**Your assignment:** Below this sentence is a listing; return exactly its lines from the one with "logic make-up after" to the one with "Power is not", both kept, and nothing more.
=======
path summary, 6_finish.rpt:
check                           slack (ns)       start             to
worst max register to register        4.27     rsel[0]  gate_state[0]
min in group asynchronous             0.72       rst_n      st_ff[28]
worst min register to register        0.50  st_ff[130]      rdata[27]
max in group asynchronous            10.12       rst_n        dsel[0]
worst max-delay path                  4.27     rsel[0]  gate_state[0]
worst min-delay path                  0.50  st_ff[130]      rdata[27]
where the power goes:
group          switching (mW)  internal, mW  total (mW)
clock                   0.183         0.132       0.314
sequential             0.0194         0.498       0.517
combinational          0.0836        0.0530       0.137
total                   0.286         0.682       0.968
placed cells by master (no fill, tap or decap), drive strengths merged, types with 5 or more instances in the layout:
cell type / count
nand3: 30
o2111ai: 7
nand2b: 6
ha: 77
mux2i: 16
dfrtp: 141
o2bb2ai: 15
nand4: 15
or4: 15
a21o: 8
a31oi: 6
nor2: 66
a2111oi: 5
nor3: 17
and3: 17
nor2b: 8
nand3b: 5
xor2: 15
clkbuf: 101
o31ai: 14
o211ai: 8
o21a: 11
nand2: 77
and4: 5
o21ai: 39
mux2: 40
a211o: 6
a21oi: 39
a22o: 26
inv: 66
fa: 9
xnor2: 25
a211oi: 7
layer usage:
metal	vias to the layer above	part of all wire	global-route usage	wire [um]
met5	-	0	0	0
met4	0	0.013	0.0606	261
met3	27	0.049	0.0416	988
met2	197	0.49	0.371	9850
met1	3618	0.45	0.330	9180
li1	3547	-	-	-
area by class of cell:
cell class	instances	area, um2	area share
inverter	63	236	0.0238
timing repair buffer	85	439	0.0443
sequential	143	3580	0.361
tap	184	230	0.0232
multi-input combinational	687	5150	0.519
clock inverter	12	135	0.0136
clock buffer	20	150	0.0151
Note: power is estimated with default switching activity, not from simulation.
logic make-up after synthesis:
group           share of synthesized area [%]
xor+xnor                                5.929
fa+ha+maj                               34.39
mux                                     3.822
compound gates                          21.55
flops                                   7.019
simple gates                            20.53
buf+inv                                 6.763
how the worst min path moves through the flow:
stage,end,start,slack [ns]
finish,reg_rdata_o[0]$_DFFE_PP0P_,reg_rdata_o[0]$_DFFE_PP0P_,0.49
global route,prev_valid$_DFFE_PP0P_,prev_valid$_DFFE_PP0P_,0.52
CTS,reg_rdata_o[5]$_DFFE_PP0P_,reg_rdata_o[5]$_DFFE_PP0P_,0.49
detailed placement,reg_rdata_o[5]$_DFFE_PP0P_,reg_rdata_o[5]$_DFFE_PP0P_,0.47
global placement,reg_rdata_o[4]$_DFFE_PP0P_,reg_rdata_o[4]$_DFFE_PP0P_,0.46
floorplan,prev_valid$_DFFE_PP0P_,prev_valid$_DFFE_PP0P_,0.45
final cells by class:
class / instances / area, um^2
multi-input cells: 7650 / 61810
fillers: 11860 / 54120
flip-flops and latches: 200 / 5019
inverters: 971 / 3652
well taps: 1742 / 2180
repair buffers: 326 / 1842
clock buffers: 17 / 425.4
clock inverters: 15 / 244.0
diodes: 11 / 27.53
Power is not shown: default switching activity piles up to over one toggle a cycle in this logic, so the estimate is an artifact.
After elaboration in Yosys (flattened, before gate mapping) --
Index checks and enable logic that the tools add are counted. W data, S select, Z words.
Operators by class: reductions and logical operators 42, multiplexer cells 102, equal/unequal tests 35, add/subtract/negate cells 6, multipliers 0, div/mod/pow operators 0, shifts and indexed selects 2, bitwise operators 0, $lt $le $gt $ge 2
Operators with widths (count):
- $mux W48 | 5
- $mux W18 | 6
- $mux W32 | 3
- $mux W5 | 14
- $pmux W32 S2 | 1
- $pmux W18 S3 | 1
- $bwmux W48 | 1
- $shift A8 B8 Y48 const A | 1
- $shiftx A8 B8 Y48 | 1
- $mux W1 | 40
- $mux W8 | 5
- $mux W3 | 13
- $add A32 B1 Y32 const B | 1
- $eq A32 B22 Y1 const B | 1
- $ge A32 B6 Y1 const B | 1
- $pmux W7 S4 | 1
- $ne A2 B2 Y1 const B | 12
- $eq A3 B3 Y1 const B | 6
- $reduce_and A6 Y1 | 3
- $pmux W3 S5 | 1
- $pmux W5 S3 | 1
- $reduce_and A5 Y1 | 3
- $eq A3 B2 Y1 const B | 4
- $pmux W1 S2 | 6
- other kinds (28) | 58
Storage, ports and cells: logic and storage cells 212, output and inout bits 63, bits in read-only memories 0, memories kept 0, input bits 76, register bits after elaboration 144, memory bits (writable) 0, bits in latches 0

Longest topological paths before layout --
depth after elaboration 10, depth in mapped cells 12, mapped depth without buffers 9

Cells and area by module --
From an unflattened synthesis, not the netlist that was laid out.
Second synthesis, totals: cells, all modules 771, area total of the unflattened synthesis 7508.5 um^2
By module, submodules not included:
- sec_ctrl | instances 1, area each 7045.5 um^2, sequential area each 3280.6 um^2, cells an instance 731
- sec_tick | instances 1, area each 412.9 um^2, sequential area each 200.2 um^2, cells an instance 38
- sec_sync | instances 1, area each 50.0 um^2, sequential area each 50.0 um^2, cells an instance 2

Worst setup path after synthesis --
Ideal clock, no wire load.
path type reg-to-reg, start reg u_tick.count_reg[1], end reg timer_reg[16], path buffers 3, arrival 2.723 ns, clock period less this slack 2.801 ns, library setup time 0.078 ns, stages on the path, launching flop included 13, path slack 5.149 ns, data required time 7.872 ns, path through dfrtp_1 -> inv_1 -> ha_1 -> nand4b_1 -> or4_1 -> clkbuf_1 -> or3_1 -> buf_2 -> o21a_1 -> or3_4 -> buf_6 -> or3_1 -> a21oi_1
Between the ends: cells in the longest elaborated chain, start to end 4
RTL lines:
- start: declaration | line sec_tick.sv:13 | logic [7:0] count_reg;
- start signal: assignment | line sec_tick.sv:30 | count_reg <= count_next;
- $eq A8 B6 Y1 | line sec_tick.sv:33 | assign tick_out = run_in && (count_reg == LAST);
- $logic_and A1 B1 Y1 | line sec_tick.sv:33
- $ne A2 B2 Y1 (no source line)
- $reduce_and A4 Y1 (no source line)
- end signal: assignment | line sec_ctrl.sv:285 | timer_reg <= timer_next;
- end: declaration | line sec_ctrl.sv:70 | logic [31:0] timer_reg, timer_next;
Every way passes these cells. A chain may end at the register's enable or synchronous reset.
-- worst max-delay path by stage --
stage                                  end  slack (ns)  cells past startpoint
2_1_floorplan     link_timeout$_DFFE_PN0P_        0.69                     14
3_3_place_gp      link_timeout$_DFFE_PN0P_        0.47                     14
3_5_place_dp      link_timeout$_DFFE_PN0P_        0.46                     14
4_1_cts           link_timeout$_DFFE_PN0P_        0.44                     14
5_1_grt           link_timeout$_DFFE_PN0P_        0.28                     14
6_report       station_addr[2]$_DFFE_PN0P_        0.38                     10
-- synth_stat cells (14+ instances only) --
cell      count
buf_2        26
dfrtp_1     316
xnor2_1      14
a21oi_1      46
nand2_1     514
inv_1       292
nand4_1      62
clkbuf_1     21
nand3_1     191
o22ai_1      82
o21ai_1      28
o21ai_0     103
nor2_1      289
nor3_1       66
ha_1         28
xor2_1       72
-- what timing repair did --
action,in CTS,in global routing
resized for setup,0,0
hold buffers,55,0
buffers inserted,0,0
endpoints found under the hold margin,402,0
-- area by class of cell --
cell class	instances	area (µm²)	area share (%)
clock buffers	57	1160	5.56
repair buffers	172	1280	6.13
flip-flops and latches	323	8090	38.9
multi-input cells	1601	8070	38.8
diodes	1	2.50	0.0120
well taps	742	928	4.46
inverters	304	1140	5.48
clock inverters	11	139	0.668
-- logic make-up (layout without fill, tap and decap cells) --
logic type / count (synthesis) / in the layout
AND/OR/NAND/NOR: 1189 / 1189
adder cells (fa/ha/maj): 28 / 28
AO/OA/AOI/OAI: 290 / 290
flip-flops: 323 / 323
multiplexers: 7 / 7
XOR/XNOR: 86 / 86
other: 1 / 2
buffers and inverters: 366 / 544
`src/logic/gateway_regs.svh`:
```
// Purpose: Offsets, field positions, reset values and timing counts for the serial gateway.
// Assumes: Included by the package and by every design file that needs a figure.
// Notes: Definitions only.
`ifndef GATEWAY_REGS_SVH
`define GATEWAY_REGS_SVH

// Clock and line timing
`define CLK_HZ 125000000
`define BAUD_DEFAULT 9600
`define OVERSAMPLE 16
`define BAUD_DIV_DEFAULT ((`CLK_HZ + (`BAUD_DEFAULT * `OVERSAMPLE) / 2) / (`BAUD_DEFAULT * `OVERSAMPLE))
`define OS_MID 4'h7
`define OS_LAST 4'hF
`define FRAME_LAST 4'h9

// Buffer sizes and image width
`define RX_DEPTH 128
`define TX_DEPTH 16
`define IMG_BYTES 3

// Control byte fields
`define CTL_TX_REQ 0
`define CTL_RX_ACK 1
`define CTL_INIT 2
`define CTL_LEN_LSB 4
`define CTL_LEN_MSB 6

// Status byte fields
`define STS_TX_ACK 0
`define STS_RX_PEND 1
`define STS_INIT_ACK 2
`define STS_FULL 3
`define STS_LEN_LSB 4
`define STS_LEN_MSB 6

// Controller register offsets
`define REG_TX 4'h0
`define REG_RX 4'h4
`define REG_CTL 4'h8
`define REG_STS 4'hC

`endif

```
`src/logic/gateway_pkg.sv`:
```
// Purpose: Types shared by both ends of the process image link.
// Assumes: Header of constants is on the include path.
// Notes: Holds types only; figures live in the header.
`include "gateway_regs.svh"

package gateway_pkg;
   typedef logic [`IMG_BYTES-1:0][7:0] image_data_type;
   typedef enum logic [1:0] {RX_IDLE, RX_START, RX_DATA, RX_STOP} rx_state_type;
   typedef enum logic {TX_IDLE, TX_SHIFT} tx_state_type;
endpackage

```
`src/logic/image_if.sv`:
```
// Purpose: Process image between the fieldbus master end and the serial gateway.
// Assumes: Both ends run on sys_clk.
// Notes: Three data bytes plus one control or status byte each way.
`timescale 1ns/10ps

interface image_if;
   import gateway_pkg::*;
   image_data_type out_data;
   logic [7:0] ctrl;
   image_data_type in_data;
   logic [7:0] stat;

   modport device (input out_data, input ctrl, output in_data, output stat);
   modport master (output out_data, output ctrl, input in_data, input stat);
endinterface

```
`src/logic/baud_tick.sv`:
```
// Purpose: Oversampling enable for the serial line.
// Assumes: div is at least 2.
// Notes: One-cycle pulse every div clocks; clear restarts the period.
`timescale 1ns/10ps

module baud_tick (
   input wire logic sys_clk,
   input wire logic rst_b,
   input wire logic [15:0] div,
   input wire logic clear,
   output logic tick
);
   logic [15:0] cnt_q;

   // Free counter, wraps at div
   always_ff @(posedge sys_clk or negedge rst_b)
   begin
      if (!rst_b)
         cnt_q <= 16'h0000;
      else if (clear || cnt_q == div - 16'h0001)
         cnt_q <= 16'h0000;
      else
         cnt_q <= cnt_q + 16'h0001;
   end

   assign tick = !clear && (cnt_q == div - 16'h0001);
endmodule

```
`src/logic/serial_gateway.sv`:
```
// Purpose: Serial gateway end: UART line on one side, process image on the other.
// Assumes: Control byte comes from logic on sys_clk; rx_pin is asynchronous.
// Notes: Half duplex use relies on tx_drive_en for the line driver.
// How it works
// - Line runs at 9600 baud by default
// - One start, eight data, one stop, no parity
// - Received characters held in 128-byte buffer
// - Master characters queued in 16-byte buffer
// - Three data bytes plus control/status each way
// - Request inverts bit; acknowledge copies it
// - At most three received characters presented
// - Control byte layout set by master
// - Status byte layout, bit 7 zero
// - Master loads bytes, length, then toggles request
// - Copy characters, then mirror transmit request
// - Present pending characters, toggle receive request
// - Master reads count, then inverts receive acknowledge
// - Equal receive toggles mean chunk consumed
// - Transmit and receive run independently
// - Init blocks traffic, clears buffers, reloads config
// - Init overrides and aborts transfers at once
// - Init acknowledge low during init, high after
// - Full buffer flagged; further characters dropped
`timescale 1ns/10ps
`include "gateway_regs.svh"

module serial_gateway (
   input wire logic sys_clk,
   input wire logic rst_b,
   image_if.device img,
   input wire logic [15:0] cfg_baud_div,
   input wire logic rx_pin,
   output logic tx_pin,
   output logic tx_drive_en
);
   import gateway_pkg::*;

   logic init_req;
   logic os_tick;
   logic [15:0] baud_div_q;
   logic init_ack_q;

   assign init_req = img.ctrl[`CTL_INIT];

   ////////////////////////////////////////////////////////////////////////////////
   // Configuration and init

   // Divisor reloads while init is held
   always_ff @(posedge sys_clk or negedge rst_b)
   begin
      if (!rst_b)
         baud_div_q <= 16'(`BAUD_DIV_DEFAULT);
      else if (init_req)
         baud_div_q <= cfg_baud_div;
   end

   // Acknowledge follows the release of the request
   always_ff @(posedge sys_clk or negedge rst_b)
   begin
      if (!rst_b)
         init_ack_q <= 1'b0;
      else
         init_ack_q <= !init_req;
   end

   baud_tick u_tick (
      .sys_clk(sys_clk),
      .rst_b(rst_b),
      .div(baud_div_q),
      .clear(init_req),
      .tick(os_tick)
   );

   ////////////////////////////////////////////////////////////////////////////////
   // Receiver

   logic rx_meta_q;
   logic rx_sync_q;
   rx_state_type rx_state_q;
   logic [3:0] rx_os_q;
   logic [2:0] rx_bit_q;
   logic [7:0] rx_shift_q;
   logic rx_push_q;

   // Two stages before the line is looked at
   always_ff @(posedge sys_clk or negedge rst_b)
   begin
      if (!rst_b)
      begin
         rx_meta_q <= 1'b1;
         rx_sync_q <= 1'b1;
      end
      else
      begin
         rx_meta_q <= rx_pin;
         rx_sync_q <= rx_meta_q;
      end
   end

   // Frame decode at 16x; start bit rechecked at mid-bit to reject glitches
   always_ff @(posedge sys_clk or negedge rst_b)
   begin
      if (!rst_b)
      begin
         rx_state_q <= RX_IDLE;
         rx_os_q <= 4'h0;
         rx_bit_q <= 3'h0;
         rx_shift_q <= 8'h00;
         rx_push_q <= 1'b0;
      end
      else if (init_req)
      begin
         rx_state_q <= RX_IDLE;
         rx_push_q <= 1'b0;
      end
      else
      begin
         rx_push_q <= 1'b0;
         if (os_tick)
         begin
            rx_os_q <= rx_os_q + 4'h1;
            case (rx_state_q)
               RX_IDLE:
               begin
                  rx_os_q <= 4'h0;
                  if (!rx_sync_q)
                     rx_state_q <= RX_START;
               end
               RX_START:
                  if (rx_os_q == `OS_MID)
                  begin
                     rx_os_q <= 4'h0;
                     rx_bit_q <= 3'h0;
                     rx_state_q <= rx_sync_q ? RX_IDLE : RX_DATA;
                  end
               RX_DATA:
                  if (rx_os_q == `OS_LAST)
                  begin
                     rx_shift_q <= {rx_sync_q, rx_shift_q[7:1]};
                     rx_bit_q <= rx_bit_q + 3'h1;
                     if (rx_bit_q == 3'h7)
                        rx_state_q <= RX_STOP;
                  end
               RX_STOP:
                  if (rx_os_q == `OS_LAST)
                  begin
                     rx_state_q <= RX_IDLE;
                     rx_push_q <= rx_sync_q; // Bad stop bit drops the character
                  end
               default:
                  rx_state_q <= RX_IDLE;
            endcase
         end
      end
   end

   ////////////////////////////////////////////////////////////////////////////////
   // Receive buffer and receive handshake

   logic [7:0] rx_mem [`RX_DEPTH];
   logic [6:0] rx_wp_q;
   logic [6:0] rx_rp_q;
   logic [7:0] rx_cnt_q;
   logic rx_full;
   logic rx_take;
   logic rx_present;
   logic [1:0] rx_pop_n;
   image_data_type rx_head;
   image_data_type in_data_q;
   logic [2:0] in_len_q;
   logic rx_pend_q;

   assign rx_full = (rx_cnt_q == 8'(`RX_DEPTH));
   assign rx_take = rx_push_q && !rx_full && !init_req;
   // New chunk only after master equalised the toggles
   assign rx_present = !init_req && (rx_pend_q == img.ctrl[`CTL_RX_ACK]) &&
      (rx_cnt_q != 8'h00);
   assign rx_pop_n = (rx_cnt_q > 8'h03) ? 2'h3 : rx_cnt_q[1:0];

   // Oldest three entries, read side by side
   generate
      for (genvar g = 0; g < `IMG_BYTES; g++)
      begin : g_head
         assign rx_head[g] = rx_mem[rx_rp_q + 7'(g)];
      end
   endgenerate

   // Storage write
   always_ff @(posedge sys_clk)
   begin
      if (rx_take)
         rx_mem[rx_wp_q] <= rx_shift_q;
   end

   // Pointers and fill level; push and pop may share a cycle
   always_ff @(posedge sys_clk or negedge rst_b)
   begin
      if (!rst_b)
      begin
         rx_wp_q <= 7'h00;
         rx_rp_q <= 7'h00;
         rx_cnt_q <= 8'h00;
      end
      else if (init_req)
      begin
         rx_wp_q <= 7'h00;
         rx_rp_q <= 7'h00;
         rx_cnt_q <= 8'h00;
      end
      else
      begin
         if (rx_take)
            rx_wp_q <= rx_wp_q + 7'h01;
         if (rx_present)
            rx_rp_q <= rx_rp_q + 7'(rx_pop_n);
         rx_cnt_q <= rx_cnt_q + 8'(rx_take) - (rx_present ? 8'(rx_pop_n) : 8'h00);
      end
   end

   // Input bytes change only together with the receive request toggle
   always_ff @(posedge sys_clk or negedge rst_b)
   begin
      if (!rst_b)
      begin
         in_data_q <= '0;
         in_len_q <= 3'h0;
         rx_pend_q <= 1'b0;
      end
      else if (rx_present)
      begin
         for (int k = 0; k < `IMG_BYTES; k++)
            in_data_q[k] <= (2'(k) < rx_pop_n) ? rx_head[k] : 8'h00;
         in_len_q <= {1'b0, rx_pop_n};
         rx_pend_q <= !rx_pend_q;
      end
   end

   ////////////////////////////////////////////////////////////////////////////////
   // Transmit handshake and transmit buffer

   logic [7:0] tx_mem [`TX_DEPTH];
   logic [3:0] tx_wp_q;
   logic [3:0] tx_rp_q;
   logic [4:0] tx_cnt_q;
   logic [2:0] out_len;
   logic [2:0] tx_n;
   logic tx_take;
   logic tx_pop;
   logic tx_ack_q;
   tx_state_type tx_state_q;
   logic [3:0] tx_os_q;
   logic [3:0] tx_bitn_q;
   logic [9:0] tx_frame_q;

   assign out_len = img.ctrl[`CTL_LEN_MSB:`CTL_LEN_LSB];
   assign tx_n = (out_len > 3'h3) ? 3'h3 : out_len; // Longer lengths clipped to the image
   // Chunk waits for room rather than losing characters
   assign tx_take = !init_req && (img.ctrl[`CTL_TX_REQ] != tx_ack_q) &&
      ((6'(tx_cnt_q) + 6'(tx_n)) <= 6'(`TX_DEPTH));
   assign tx_pop = !init_req && (tx_state_q == TX_IDLE) && (tx_cnt_q != 5'h00);

   // Up to three characters stored in one cycle
   always_ff @(posedge sys_clk)
   begin
      if (tx_take)
         for (int k = 0; k < `IMG_BYTES; k++)
            if (3'(k) < tx_n)
               tx_mem[tx_wp_q + 4'(k)] <= img.out_data[k];
   end

   // Acknowledge mirrors the request once characters are stored
   always_ff @(posedge sys_clk or negedge rst_b)
   begin
      if (!rst_b)
         tx_ack_q <= 1'b0;
      else if (tx_take)
         tx_ack_q <= img.ctrl[`CTL_TX_REQ];
   end

   // Pointers and fill level
   always_ff @(posedge sys_clk or negedge rst_b)
   begin
      if (!rst_b)
      begin
         tx_wp_q <= 4'h0;
         tx_rp_q <= 4'h0;
         tx_cnt_q <= 5'h00;
      end
      else if (init_req)
      begin
         tx_wp_q <= 4'h0;
         tx_rp_q <= 4'h0;
         tx_cnt_q <= 5'h00;
      end
      else
      begin
         if (tx_take)
            tx_wp_q <= tx_wp_q + 4'(tx_n);
         if (tx_pop)
            tx_rp_q <= tx_rp_q + 4'h1;
         tx_cnt_q <= tx_cnt_q + (tx_take ? 5'(tx_n) : 5'h00) - 5'(tx_pop);
      end
   end

   // Serializer: start, eight data LSB first, stop
   always_ff @(posedge sys_clk or negedge rst_b)
   begin
      if (!rst_b)
      begin
         tx_state_q <= TX_IDLE;
         tx_os_q <= 4'h0;
         tx_bitn_q <= 4'h0;
         tx_frame_q <= 10'h3FF;
      end
      else if (init_req)
      begin
         tx_state_q <= TX_IDLE;
         tx_frame_q <= 10'h3FF;
      end
      else
      begin
         case (tx_state_q)
            TX_IDLE:
               if (tx_pop)
               begin
                  tx_frame_q <= {1'b1, tx_mem[tx_rp_q], 1'b0};
                  tx_os_q <= 4'h0;
                  tx_bitn_q <= 4'h0;
                  tx_state_q <= TX_SHIFT;
               end
            TX_SHIFT:
               if (os_tick)
               begin
                  tx_os_q <= tx_os_q + 4'h1;
                  if (tx_os_q == `OS_LAST)
                  begin
                     tx_frame_q <= {1'b1, tx_frame_q[9:1]};
                     tx_bitn_q <= tx_bitn_q + 4'h1;
                     if (tx_bitn_q == `FRAME_LAST)
                        tx_state_q <= TX_IDLE;
                  end
               end
            default:
               tx_state_q <= TX_IDLE;
         endcase
      end
   end

   assign tx_pin = tx_frame_q[0];
   assign tx_drive_en = (tx_state_q == TX_SHIFT);

   ////////////////////////////////////////////////////////////////////////////////
   // Status byte to the master

   assign img.in_data = in_data_q;
   assign img.stat = {1'b0, in_len_q, rx_full, init_ack_q, rx_pend_q, tx_ack_q};
endmodule

```
`src/flat_wrapper.sv`:
```
// flat-port wrapper written by rule: the top's interface ports become plain ports
module serial_gateway_flat import gateway_pkg::*;
  (sys_clk, rst_b, cfg_baud_div, rx_pin, tx_pin, tx_drive_en, img_out_data, img_ctrl, img_in_data, img_stat);
  image_if img_i ();
  input wire logic sys_clk;
  input wire logic rst_b;
  input wire logic [15:0] cfg_baud_div;
  input wire logic rx_pin;
  output logic tx_pin;
  output logic tx_drive_en;
  input wire logic [$bits(img_i.out_data)-1:0] img_out_data;
  input wire logic [$bits(img_i.ctrl)-1:0] img_ctrl;
  output wire logic [$bits(img_i.in_data)-1:0] img_in_data;
  output wire logic [$bits(img_i.stat)-1:0] img_stat;
  assign img_i.out_data = img_out_data;
  assign img_i.ctrl = img_ctrl;
  assign img_in_data = img_i.in_data;
  assign img_stat = img_i.stat;
  serial_gateway u_core (.sys_clk(sys_clk), .rst_b(rst_b), .img(img_i), .cfg_baud_div(cfg_baud_div), .rx_pin(rx_pin), .tx_pin(tx_pin), .tx_drive_en(tx_drive_en));
endmodule
```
=======
**Finished task:**
logic make-up after synthesis:
group           share of synthesized area [%]
xor+xnor                                5.929
fa+ha+maj                               34.39
mux                                     3.822
compound gates                          21.55
flops                                   7.019
simple gates                            20.53
buf+inv                                 6.763
how the worst min path moves through the flow:
stage,end,start,slack [ns]
finish,reg_rdata_o[0]$_DFFE_PP0P_,reg_rdata_o[0]$_DFFE_PP0P_,0.49
global route,prev_valid$_DFFE_PP0P_,prev_valid$_DFFE_PP0P_,0.52
CTS,reg_rdata_o[5]$_DFFE_PP0P_,reg_rdata_o[5]$_DFFE_PP0P_,0.49
detailed placement,reg_rdata_o[5]$_DFFE_PP0P_,reg_rdata_o[5]$_DFFE_PP0P_,0.47
global placement,reg_rdata_o[4]$_DFFE_PP0P_,reg_rdata_o[4]$_DFFE_PP0P_,0.46
floorplan,prev_valid$_DFFE_PP0P_,prev_valid$_DFFE_PP0P_,0.45
final cells by class:
class / instances / area, um^2
multi-input cells: 7650 / 61810
fillers: 11860 / 54120
flip-flops and latches: 200 / 5019
inverters: 971 / 3652
well taps: 1742 / 2180
repair buffers: 326 / 1842
clock buffers: 17 / 425.4
clock inverters: 15 / 244.0
diodes: 11 / 27.53
Power is not shown: default switching activity piles up to over one toggle a cycle in this logic, so the estimate is an artifact.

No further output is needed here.